Data.gov on Solr

At ApacheCon this week I presented “Rapid Prototyping with Solr”.  This is the third time I’ve given a presentation with…

At ApacheCon this week I presented “Rapid Prototyping with Solr”.  This is the third time I’ve given a presentation with the same title.  In the spirit of the rapid prototyping theme, each time I’ve created a new prototype just a day or so prior to presenting it.  At Lucene EuroCon the prototype used attendee data, a treemap visualization, and a cute little Solr-powered “app” for picking attendees at random for the conference giveaways.  For a recent Lucid webinar the prototype was more general purpose, bringing in and making searchable rich documents and faceting on file types with a pie chart visualization.

This time around, the data set I chose was Data.gov’s catalog of datasets, which fit with the ApacheCon open source aura, and Lucid Imagination’s support of Open Source for America, which helps to advocate for open source in the US Federal Government.  The prototype built includes faceting browsing, query term suggest, hit highlighting, result clustering, spell checking, document detail, and a bonus Venn diagram visualization.
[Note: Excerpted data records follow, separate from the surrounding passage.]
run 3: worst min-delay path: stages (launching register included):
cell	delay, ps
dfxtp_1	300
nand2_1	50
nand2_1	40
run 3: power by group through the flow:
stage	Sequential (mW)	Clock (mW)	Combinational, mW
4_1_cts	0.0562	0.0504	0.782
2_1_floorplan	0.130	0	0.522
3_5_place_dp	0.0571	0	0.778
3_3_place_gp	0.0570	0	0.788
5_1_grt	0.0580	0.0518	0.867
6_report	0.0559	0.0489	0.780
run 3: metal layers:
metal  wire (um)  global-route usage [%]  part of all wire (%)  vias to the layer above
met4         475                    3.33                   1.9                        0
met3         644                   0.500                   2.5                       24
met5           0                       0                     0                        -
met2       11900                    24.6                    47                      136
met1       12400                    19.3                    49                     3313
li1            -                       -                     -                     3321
`src/rtl/i2f_pkg.sv`:
```
package i2f_pkg;
  // Strobes from control to datapath
  typedef struct packed {
    logic loadEn;   // capture converted lanes this edge
    logic wideSrc;  // convert full lane with rounding
  } cvtCtrl_t;

  localparam logic [7:0] CODE_WIDE = 8'h0D;
  localparam int FRAC_W = 23;
  localparam int EXP_W = 8;
  localparam int EXP_BIAS = 127;
endpackage

```
`src/rtl/i2f_ctrl.sv`:
```
module i2f_ctrl
  import i2f_pkg::*;
(
  input  logic       clk,
  input  logic       rstN,
  input  logic       inVal,
  input  logic [7:0] opCode,
  output cvtCtrl_t   ctrl,
  output logic       outVal
);
  always_comb begin
    ctrl.loadEn  = inVal;
    ctrl.wideSrc = (opCode == CODE_WIDE);
  end

  always_ff @(posedge clk or negedge rstN) begin
    if (!rstN) outVal <= 1'b0;
    else       outVal <= inVal;
  end
endmodule

```
`src/rtl/i2f_lane.sv`:
```
module i2f_lane
  import i2f_pkg::*;
#(
  parameter int LANE_W   = 32,
  parameter int NARROW_W = 16
) (
  input  logic [LANE_W-1:0] laneIn,
  input  logic              wideSrc,
  output logic [31:0]       fpOut
);
  localparam int PW = $clog2(LANE_W);
  localparam int GUARD_POS = LANE_W - 2 - FRAC_W;

  logic [LANE_W-1:0] srcVal;
  logic [LANE_W-1:0] mag;
  logic [LANE_W-1:0] norm;
  logic [PW-1:0]     leadPos;
  logic [PW-1:0]     shiftAmt;
  logic              sgn;
  logic [FRAC_W-1:0] frac;
  logic [EXP_W-1:0]  expo;
  logic              guardBit;
  logic              stickyBit;
  logic              rndUp;
  logic [EXP_W+FRAC_W-1:0] body;

  // sign extension / lane select
  always_comb begin
    if (wideSrc) srcVal = laneIn;
    else srcVal = {{(LANE_W-NARROW_W){laneIn[NARROW_W-1]}}, laneIn[NARROW_W-1:0]};
    sgn = srcVal[LANE_W-1];
    mag = sgn ? (~srcVal + 1'b1) : srcVal;
  end

  // leading-one detection
  always_comb begin
    leadPos = '0;
    for (int i = 0; i < LANE_W; i++) begin
      if (mag[i]) leadPos = PW'(i);
    end
  end

  // normalize, round, pack
  always_comb begin
    shiftAmt  = PW'(LANE_W - 1) - leadPos;
    norm      = mag << shiftAmt;
    frac      = norm[LANE_W-2 -: FRAC_W];
    guardBit  = norm[GUARD_POS];
    stickyBit = |norm[GUARD_POS-1:0];
    expo      = EXP_W'(EXP_BIAS) + EXP_W'(leadPos);
    rndUp     = wideSrc & guardBit & (stickyBit | frac[0]);
    body      = {expo, frac} + (EXP_W+FRAC_W)'(rndUp);
    fpOut     = norm[LANE_W-1] ? {sgn, body} : 32'h0;
  end
endmodule

```
`src/rtl/i2f_datapath.sv`:
```
module i2f_datapath
  import i2f_pkg::*;
#(
  parameter int LANES    = 2,
  parameter int LANE_W   = 32,
  parameter int NARROW_W = 16
) (
  input  logic                    clk,
  input  logic                    rstN,
  input  cvtCtrl_t                ctrl,
  input  logic [LANES*LANE_W-1:0] srcWord,
  output logic [LANES*32-1:0]     result
);
  logic [LANES*32-1:0] convNext;

  for (genvar g = 0; g < LANES; g++) begin : gLane
    i2f_lane #(.LANE_W(LANE_W), .NARROW_W(NARROW_W)) uLane (
      .laneIn (srcWord[g*LANE_W +: LANE_W]),
      .wideSrc(ctrl.wideSrc),
      .fpOut  (convNext[g*32 +: 32])
    );
  end

  always_ff @(posedge clk or negedge rstN) begin
    if (!rstN)            result <= '0;
    else if (ctrl.loadEn) result <= convNext;
  end
endmodule

```
`src/rtl/i2f_packed_cvt.sv`:
```
module i2f_packed_cvt
  import i2f_pkg::*;
#(
  parameter int LANES    = 2,
  parameter int LANE_W   = 32,
  parameter int NARROW_W = 16
) (
  input  logic                    clk,
  input  logic                    rstN,
  input  logic                    inVal,
  input  logic [7:0]              opCode,
  input  logic [LANES*LANE_W-1:0] srcWord,
  output logic [LANES*32-1:0]     result,
  output logic                    outVal
);
  cvtCtrl_t ctrl;

  i2f_ctrl uCtrl (
    .clk(clk), .rstN(rstN), .inVal(inVal), .opCode(opCode),
    .ctrl(ctrl), .outVal(outVal)
  );

  i2f_datapath #(.LANES(LANES), .LANE_W(LANE_W), .NARROW_W(NARROW_W)) uDp (
    .clk(clk), .rstN(rstN), .ctrl(ctrl), .srcWord(srcWord), .result(result)
  );
endmodule

```
`config.mk`:
```
export PLATFORM = sky130hd
export DESIGN_NAME = i2f_packed_cvt
export DESIGN_NICKNAME = d
export VERILOG_FILES = /design/src/rtl/i2f_pkg.sv /design/src/rtl/i2f_ctrl.sv /design/src/rtl/i2f_lane.sv /design/src/rtl/i2f_datapath.sv /design/src/rtl/i2f_packed_cvt.sv
export SDC_FILE = /design/constraint.sdc
export NUM_CORES = 1
export LEC_CHECK = 0
export BUFFER_PORTS_ARGS = -buffer_cell sky130_fd_sc_hd__buf_2
export CORE_MARGIN = 10
export CORE_UTILIZATION = 25
export CTS_CLUSTER_SIZE = 24
export DETAILED_ROUTE_END_ITERATION = 7
export HOLD_SLACK_MARGIN = 0.03
export MAX_ROUTING_LAYER = met4
export SYNTH_ARGS = -nofsm -noshare
export SYNTH_HDL_FRONTEND = slang
export SYNTH_SLANG_ARGS = --single-unit
```
`constraint.sdc`:
```
create_clock -name clk -period 1.25 [get_ports clk]
set_input_delay 0.0625 -clock clk [delete_from_list [all_inputs] [get_ports clk]]
set_output_delay 0.0625 -clock clk [all_outputs]
set_load 0.01 [all_outputs]
```
# Word level (Yosys, flattened, before mapping)
# Index checks and enable logic that the tools add are counted.
# W data, S select, Z words.
# word_totals
reg_bits	65
# classes
bitwise	8
n_shift	2
add_sub_neg	8
n_reduce_logical	2
n_eq_ne	1
mux	68
# op_table
cell	n
$mux W5	60
$mux W32	6
$add A32 B1 Y32 const B	2
$not A32 Y32	2
$shl A32 B5 Y32	2
$add A31 B1 Y31	2
$add A7 B5 Y8 const A	2
$reduce_or A7 Y1	2
$sub A5 B5 Y5 const A	2
$eq A8 B4 Y1 const B	1
$and A1 B1 Y1	4
$mux W1	2
$or A1 B1 Y1	2

# Logic depth before layout (Yosys ltp)
# Gate-level depths: netlist of run 1.
# depth
ltp_word	43
ltp_mapped	26

# Hierarchy
# Synthesis of run 1 repeated with hierarchy kept, for this count alone.
# hier_totals
cells_unflattened	1750
area_unflattened_um2	13631.8
# by_module_without_submodules
module	n_inst	cells_per_inst	area_each_um2	seq_area_each_um2
i2f_lane	2	805	5450.2	0.0
i2f_datapath	1	135	2678.8	1601.5
i2f_ctrl	1	5	52.6	25.0

# Worst setup path after synthesis of run 1
# No wires, ideal clock.
# synth_path
path_kind	input-to-reg
from	input port srcWord[0]
to	register uDp.result[23]
cell_stages	20
setup_slack_ns	-3.961
arrival_ns	5.085
path_buffers	4
setup_ns	0.126
cell_sequence	clkbuf_1 -> clkinv_1 -> ha_1 -> nor3b_1 -> and4_1 -> a21oi_1 -> mux2_2 -> or4_4 -> buf_6 -> or3_4 -> buf_6 -> nand3_2 -> o211ai_2 -> a32o_1 -> o211a_1 -> or4b_1 -> buf_6 -> nor4_4 -> a211oi_1 -> a221o_1
# synth_between
elab_chain_cells	42
elab_cells_between_ends	44
classes_between	add/sub (4); shift (1); mux (34); bitwise (4); reduce/logical (1)
# synth_rtl
element	line_no	text
start: declaration	i2f_packed_cvt.sv:12	input logic [LANES*LANE_W-1:0] srcWord,
$mux W32 (*)	i2f_lane.sv:29	if (wideSrc) srcVal = laneIn;
$not A32 Y32	i2f_lane.sv:32	mag = sgn ? (~srcVal + 1'b1) : srcVal;
$add A32 B1 Y32	i2f_lane.sv:32	
$mux W32 (*)	i2f_lane.sv:32	
$mux W1	i2f_lane.sv:39	if (mag[i]) leadPos = PW'(i);
$mux W5 (30 in series)	i2f_lane.sv:39	
$sub A5 B5 Y5	i2f_lane.sv:45	shiftAmt = PW'(LANE_W - 1) - leadPos;
$shl A32 B5 Y32	i2f_lane.sv:46	norm = mag << shiftAmt;
$reduce_or A7 Y1	i2f_lane.sv:49	stickyBit = |norm[GUARD_POS-1:0];
$or A1 B1 Y1	i2f_lane.sv:51	rndUp = wideSrc & guardBit & (stickyBit | frac[0]);
$and A1 B1 Y1	i2f_lane.sv:51	
$add A31 B1 Y31	i2f_lane.sv:52	body = {expo, frac} + (EXP_W+FRAC_W)'(rndUp);
$mux W32 (*)	i2f_lane.sv:53	fpOut = norm[LANE_W-1] ? {sgn, body} : 32'h0;
end signal: assignment	i2f_datapath.sv:26	else if (ctrl.loadEn) result <= convNext;
end: declaration	i2f_datapath.sv:12	output logic [LANES*32-1:0] result
# Mark *: on every way between the ends. The rest lies on a longest branch, timed or not.
# A chain may end at the register's enable or synchronous reset.

# Worst setup path after layout of run 1
# layout_path
from	input port srcWord[32]
to	register uDp.result[52]
# layout_between
elab_chain_cells	42
elab_cells_between_ends	43
classes_between	add/sub (3); shift (1); mux (34); bitwise (4); reduce/logical (1)
# layout_rtl
element	line_no
$mux W32 (*)	i2f_lane.sv:29
$not A32 Y32	i2f_lane.sv:32
$add A32 B1 Y32	i2f_lane.sv:32
$mux W32 (*)	i2f_lane.sv:32
$mux W1	i2f_lane.sv:39
$mux W5 (30 in series)	i2f_lane.sv:39
$sub A5 B5 Y5	i2f_lane.sv:45
$shl A32 B5 Y32 (*)	i2f_lane.sv:46
$reduce_or A7 Y1	i2f_lane.sv:49
$or A1 B1 Y1	i2f_lane.sv:51
$and A1 B1 Y1	i2f_lane.sv:51
$add A31 B1 Y31	i2f_lane.sv:52
$mux W32 (*)	i2f_lane.sv:53
# Marks and branches as above.

==> results of run 1 <==
==> critical path: cells and delay by family <==
family,cells,cell delay (ns)
and+or+nand+nor,8,2.31
AOI/OAI and AO/OA,8,1.55
buffers and inverters,8,1.04
adders and majority gates,1,0.14
==> power by group through the flow <==
stage	clock network [uW]	registers [uW]	logic [uW]
floorplan	0	2880	4950
global placement	0	2750	9900
detailed placement	0	2740	9940
CTS	2670	2720	11500
global route	2760	2770	13400
finish	2630	2720	12700
==> cell usage in the layout (no fill, tap or decap), drive strengths merged, types with 13 or more instances in the layout <==
cell,netlist,routed
a21oi,139,139
dfrtp,65,65
a211o,21,21
xor2,31,31
o211ai,45,45
nor3,82,82
a2111oi,13,13
inv,33,31
o31ai,14,14
and2,19,19
o221ai,14,14
or3,30,31
and3,27,27
xnor2,40,40
or4,19,20
or2,28,28
nor4,48,48
mux2i,95,95
a21o,14,14
clkbuf,79,16
nand2b,17,17
a31oi,18,18
nand3,95,95
nand2,149,149
a22o,20,20
a22oi,15,15
nor2,158,158
o22ai,15,15
o21ai,86,86
buf,72,1143
nand4,32,32
o2111ai,19,19
a211oi,47,47
o311ai,14,14
a311oi,13,13
mux2,35,35
==> sequential cells by signal, summed over array words and instances, names as in the netlist <==
name and flops:
uCtrl.outVal 1, uDp.result 64
==> per-layer routing <==
layer | vias to the layer above | global-route usage, % | wire [um]
met1 | 9981 | 26.1 | 29500
li1 | 9312 | - | -
met4 | 0 | 8.40 | 3110
met2 | 871 | 41.5 | 39100
met3 | 205 | 1.90 | 3870
met5 | - | - | 0
==> worst min-delay path by stage <==
| stage | start | endpoint | slack, ns | depth (start not counted) |
|---|---|---|---|---|
| finish | rstN | uDp.result[46] | 0.15 | 2 |
| global route | rstN | uDp.result[46] | 0.17 | 2 |
| CTS | rstN | uDp.result[46] | 0.15 | 2 |
| detailed placement | rstN | uDp.result[43] | -0.05 | 1 |
| global placement | rstN | uDp.result[43] | -0.04 | 1 |
| floorplan | rstN | uCtrl.outVal | -0.23 | 0 |
==> cells by family after synthesis <==
| group | Yosys count |
|---|---|
| mux | 130 |
| compound gates | 644 |
| simple gates | 751 |
| buf+inv | 186 |
| fa+ha+maj | 6 |
| xor+xnor | 71 |
| flops | 65 |
==> layout make-up <==
class,instances,area (sq um),area share (%)
sequential,65,1630,6.27
timing repair buffer,1147,9170,35.3
multi-input combinational,1604,13800,53.2
clock buffer,14,274,1.06
tap,688,861,3.32
inverter,35,164,0.632
clock inverter,2,35.0,0.135
timing repair inverter,2,13.8,0.0531
antenna,1,2.50,0.00965
==> metrics by stage <==
step,setup TNS (ns),worst slack [ns],std cells,util [%],hold WS [ns]
3_5_place_dp,-241.33,-4.16,3363,40.6,-0.0459
4_1_cts,-203.13,-3.51,3492,46.2,0.152
3_3_place_gp,-240.94,-4.24,3363,40.6,-0.0403
2_1_floorplan,-205.75,-3.73,1853,-,-0.233
6_report,-211.66,-3.67,3558,49.2,0.154
5_1_grt,-218.71,-3.80,3557,49.1,0.168
==> what timing repair did <==
item                                    4_1_cts  5_1_grt
endpoints found under the hold margin        66        0
gates resized for setup                     369      218
setup buffers                               113       75
pin swaps                                   137      152
endpoints found under the setup margin       64       64
cloned                                        6        3
hold buffers                                  2        0
==> out/metrics.yaml, run 1 <==
worst_setup_path:
  slowest_stage: "or4b_4"
  regToRegSetupSlack_ns: 0.26
  crit_top_cell: "buf_6"
  crit_start: "srcWord[32]"
  rr_startpoint: "uDp.result[59]"
  crit_end: "uDp.result[52]"
  cp.arrival_ns: 5.13
  r2r-end: "uDp.result[59]"
  crit_required_ns: 1.46
  critPathKind: "in2reg"
  worstRegToRegCells: 3
  max_stage_delay_ns: 0.53
  start_kind: "input port"
  cp_max_fo: 6
  critPathCaptureType: "register"
synthesis:
  synth_area_leader_cell: "dfrtp_1"
  async_reset_ff_share_pct: 100
  synth.distinct_cells: 114
  synthCells: 1853
  synth_edf_count: 0
  synth-simple-area-share_pct: 30.5
  synthFlopType: "dfrtp_1"
  synth_top_family_by_area: "compound AO/OA/AOI/OAI gates"
  syn_nets: 1934
  synth_compound_area_share_pct: 35.5
  synth_adder_area_share_pct: 0.562
  synth_most_common_cell: "nor2_1"
  synthTopCellsByCount: "151 x nor2_1, 147 x nand2_1, 135 x a21oi_1"
  synth_area_sq_um: 13400
  yosysWarningCount: 0
  synth.top_cell.area_share_pct: 12.2
  synthMuxAreaShare_pct: 10.1
  synth.avg_cell_area_sq_um: 7.21
  synthTopCellsByArea: "dfrtp_1 12%, mux2i_1 7.0%, a21oi_1 5.1%"
  synth_xor_area_share_pct: 4.65
  ys_ff_latch: 65
  ys_seq_area_share_pct: 12.2
timing:
  fin_skew_ns: 0
  min_period_ns: 4.92
  worst_pin_slew_ns: 0.714
  clock.fmax_mhz: 203
  slew_violations: 0
  rsz0062_at_grt: "true"
  final_hold_viol_count: 0
  setup_violations: 64
  layout_setup_ws_ns: -3.67
  max_slew_margin_pct: 51.9
  period_share_pct: 394
place:
  routabilityCongestion: 1.01
  placed_area_sq_um: 21400
  hpwl_mm: 58.0
  portBuffers: 139
cells_and_area:
  fillCellCount: 4864
  synthToLayoutAreaGrowth_pct: 94.1
  finish.instance_area_sq_um: 25900
  drive_gt1_share_pct: 58.3
  nets: 2945
floorplan:
  fp-row-count: 84
  die_x_um: 251
  die_height_um: 251
  core_area_sq_um: 52800
  die-area_sq_um: 63100
  io_pins: 140
  initial_utilization_pct: 25.3
drt:
  ant_nets: 0
  wire_per_inst_um: 21.2
  wirelength_mm: 75.6
  dr.first_iter.drc_count: 1913
  via_per_inst: 5.72
  via_count: 20369
  drc: 0
  firstDrtPassIters: 7
status:
  outcome: "complete, but fails checks"
  violations: "setup timing"
job:
  cap_violations: 0
clock_network:
  cts_tree: "built"
  clk_latency_ns: 0.33
  htree_levels: 3
  cts_sinks: 65
  max-clock-path-buffers: 2
  cts_root_buf: "clkbuf_16"
  clkSlewWorstSetupHoldPaths_ns: 0.05
  cts_made_buffers: 9
pwr:
  p_per_area_nw_per_um2: 696
  p_leak_uw: 0.0113
  combPwrFrac_pct: 70.3
  switching_share_pct: 42.3
  netSwitchingPower_uw: 7630
  power.share.clock_pct: 14.6
  power.total_uw: 18100
  p_seq_share_pct: 15.1
  ir_drop_uv: 615
  internal_power_uw: 10400
global_routing:
  grt_max_degree: 32
  antenna_found_initial: 0
  first_global_vias: 20269
  grt_pass1_wl_mm: 115
  grtUsageTotal_pct: 23.0
  overflow: 0
worst_hold_path:
  hold_class: "in2async"
(Power assumes the default switching activity.)
==> run 2, diff against run 1 <==
Settings changed: CTS_BUF_LIST set to sky130_fd_sc_hd__clkbuf_8 sky130_fd_sc_hd__clkbuf_16, SLEW_MARGIN set to 25.
==> out/metrics.yaml, run 2 (synthesis results as in run 1) <==
timing:
  setup_tns_ns: -211.66  # unchanged
  final_hold_viol_count: 0  # unchanged
  layout_setup_ws_ns: -3.67  # -0.000720 ns
  whs_ns: 0.154  # +0.000306 ns
  worst_pin_slew_ns: 0.714  # -0.000000119 ns
  setup_violations: 64  # unchanged
  max_slew_margin_pct: 51.9  # unchanged
  period_share_pct: 394  # about the same
  clock.fmax_mhz: 203  # about the same
  min_period_ns: 4.92  # +0.000720 ns
  fin_skew_ns: 0  # unchanged
  rsz0062_at_grt: "true"
  slew_violations: 0  # unchanged
worst_setup_path:
  cp.arrival_ns: 5.13  # about the same
  max_stage_delay_ns: 0.53  # about the same
  start_kind: "input port"
  crit_top_cell: "buf_6"
  critPathCaptureType: "register"
  slowest_stage: "or4b_4"
  crit_required_ns: 1.46  # about the same
  critPathKind: "in2reg"
  cp_max_fo: 6  # unchanged
place:
  portBuffers: 139  # unchanged
  routabilityCongestion: 1.01  # unchanged
  pre_cts_ws_ns: -4.16  # unchanged
  placed_area_sq_um: 21400  # unchanged
  hpwl_mm: 58.0  # unchanged
global_routing:
  grt_max_degree: 32  # unchanged
  grtUsageTotal_pct: 23.0  # unchanged
  grt_pass1_wl_mm: 115  # unchanged
  first_global_vias: 20269  # unchanged
  antenna_found_initial: 0  # unchanged
  overflow: 0  # unchanged
cells_and_area:
  mostFrequentLayoutCells: "865 x buf_4, 136 x nand2_1, 132 x buf_2, 129 x nor2_1, 104 x buf_6"
  nets: 2945  # unchanged
  layout_commonest_cell: "buf_4"
  drive_gt1_share_pct: 58.3  # unchanged
  reg_top3: "uDp.result: 64 flops, uCtrl.outVal: 1 flops"
  finish.instance_area_sq_um: 25900  # unchanged
  largest_register: "uDp.result"
  synthToLayoutAreaGrowth_pct: 94.1  # unchanged
  largest_register_ffs: 64  # unchanged
pwr:
  ir_drop_uv: 614  # -0.21%
  power.total_uw: 18000  # about the same
  p_leak_uw: 0.0113  # about the same
  p_per_area_nw_per_um2: 695  # about the same
clock_network:
  cts_made_buffers: 9  # unchanged
  max-clock-path-buffers: 2  # unchanged
  cts_sinks: 65  # unchanged
  clkSlewWorstSetupHoldPaths_ns: 0.05  # about the same
  htree_levels: 3  # unchanged
  cts_root_buf: "clkbuf_16"
  cts_tree: "built"
  clk_latency_ns: 0.33  # about the same
drt:
  wire_per_inst_um: 21.2  # about the same
  dr.first_iter.drc_count: 1913  # unchanged
  via_per_inst: 5.72  # about the same
  drc: 0  # unchanged
  via_count: 20365  # -0.020%
  ant_nets: 0  # unchanged
  wirelength_mm: 75.6  # about the same
  firstDrtPassIters: 7  # unchanged
floorplan:
  initial_utilization_pct: 25.3  # unchanged
  die_height_um: 251  # unchanged
  fp-row-count: 84  # unchanged
  io_pins: 140  # unchanged
  die_x_um: 251  # unchanged
  core_area_sq_um: 52800  # unchanged
  die-area_sq_um: 63100  # unchanged
status:
  violations: "setup timing"
  outcome: "complete, but fails checks"
worst_hold_path:
  hold_class: "in2async"
job:
  cap_violations: 0  # unchanged
-- run 2: power by group --
part           total [uW]  switching, uW  internal (uW)
combinational       12700           6460           6240
sequential           2720            247           2480
clock                2620            928           1690
-- run 2: timing repair --
item,in CTS,in global routing
endpoints found under the setup margin,64,64
hold buffers,2,0
gates cloned,6,3
hold endpoints to repair,66,0
resized for setup,369,218
setup buffers,113,75
pin swaps,137,152
-- run 2: metrics by stage --
step           instances  utilization [%]
2_1_floorplan       1853                -
6_report            3558             49.2
4_1_cts             3492             46.2
3_5_place_dp        3363             40.6
5_1_grt             3557             49.1
3_3_place_gp        3363             40.6
-- run 2: per-layer routing --
layer | part of all wire, % | global-route usage, %
met5 | 0 | -
met2 | 52 | 41.5
met1 | 39 | 26.1
met3 | 5.1 | 1.90
met4 | 4.1 | 8.40
-- run 2: layout make-up --
| cell class | count | area, sq um |
|---|---|---|
| Timing Repair inverter | 2 | 13.8 |
| Clock inverter | 4 | 42.5 |
| Inverter | 35 | 164 |
| Multi-Input combinational cell | 1604 | 13800 |
| Fill cell | 4864 | 26800 |
| Tap cell | 688 | 861 |
| Clock buffer | 12 | 267 |
| Antenna cell | 1 | 2.50 |
| Timing Repair Buffer | 1147 | 9170 |
| Sequential cell | 65 | 1630 |
-- run 2: critical path, delay by kind of cell --
family | cells | cell delay [ns]
AND/OR/NAND/NOR | 8 | 2.31
AO/OA/AOI/OAI | 8 | 1.55
buffers and inverters | 8 | 1.04
adder cells (fa/ha/maj) | 1 | 0.14
-- run 2: path summary, 6_finish.rpt --
kind	start	endpoint	slack [ns]	cells after the start
setup reg to reg	uDp.result[59]	uDp.result[59]	0.26	3
min in group clk	inVal	uDp.result[11]	0.24	3
hold / removal	rstN	uDp.result[46]	0.15	2
hold reg to reg	uDp.result[42]	uDp.result[42]	0.49	1
setup / recovery	srcWord[32]	uDp.result[52]	-3.67	25
max in group asynchronous	rstN	uDp.result[14]	0.63	3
The prototype was built with these steps:

  1. Install Lucidworks for Solr
  2. Grab the Data.gov catalog CSV file
  3. Iterate a bit with Solr’s CSV update handler (the funnest way to get data into Solr) and a little Solr schema tinkering
  4. Adjusted the Solr configuration and UI templates to get a nice look and feel, adding in a document detail page and a Venn diagram visualization comparing query overlaps

Voilà (click the images for large view):

datagov_search

Data Gov Compare

This isn’t the first time we’ve toyed with Data.gov data… earlier this year, Hoss demonstrated Solr’s stats component on another of Data.gov’s data sets.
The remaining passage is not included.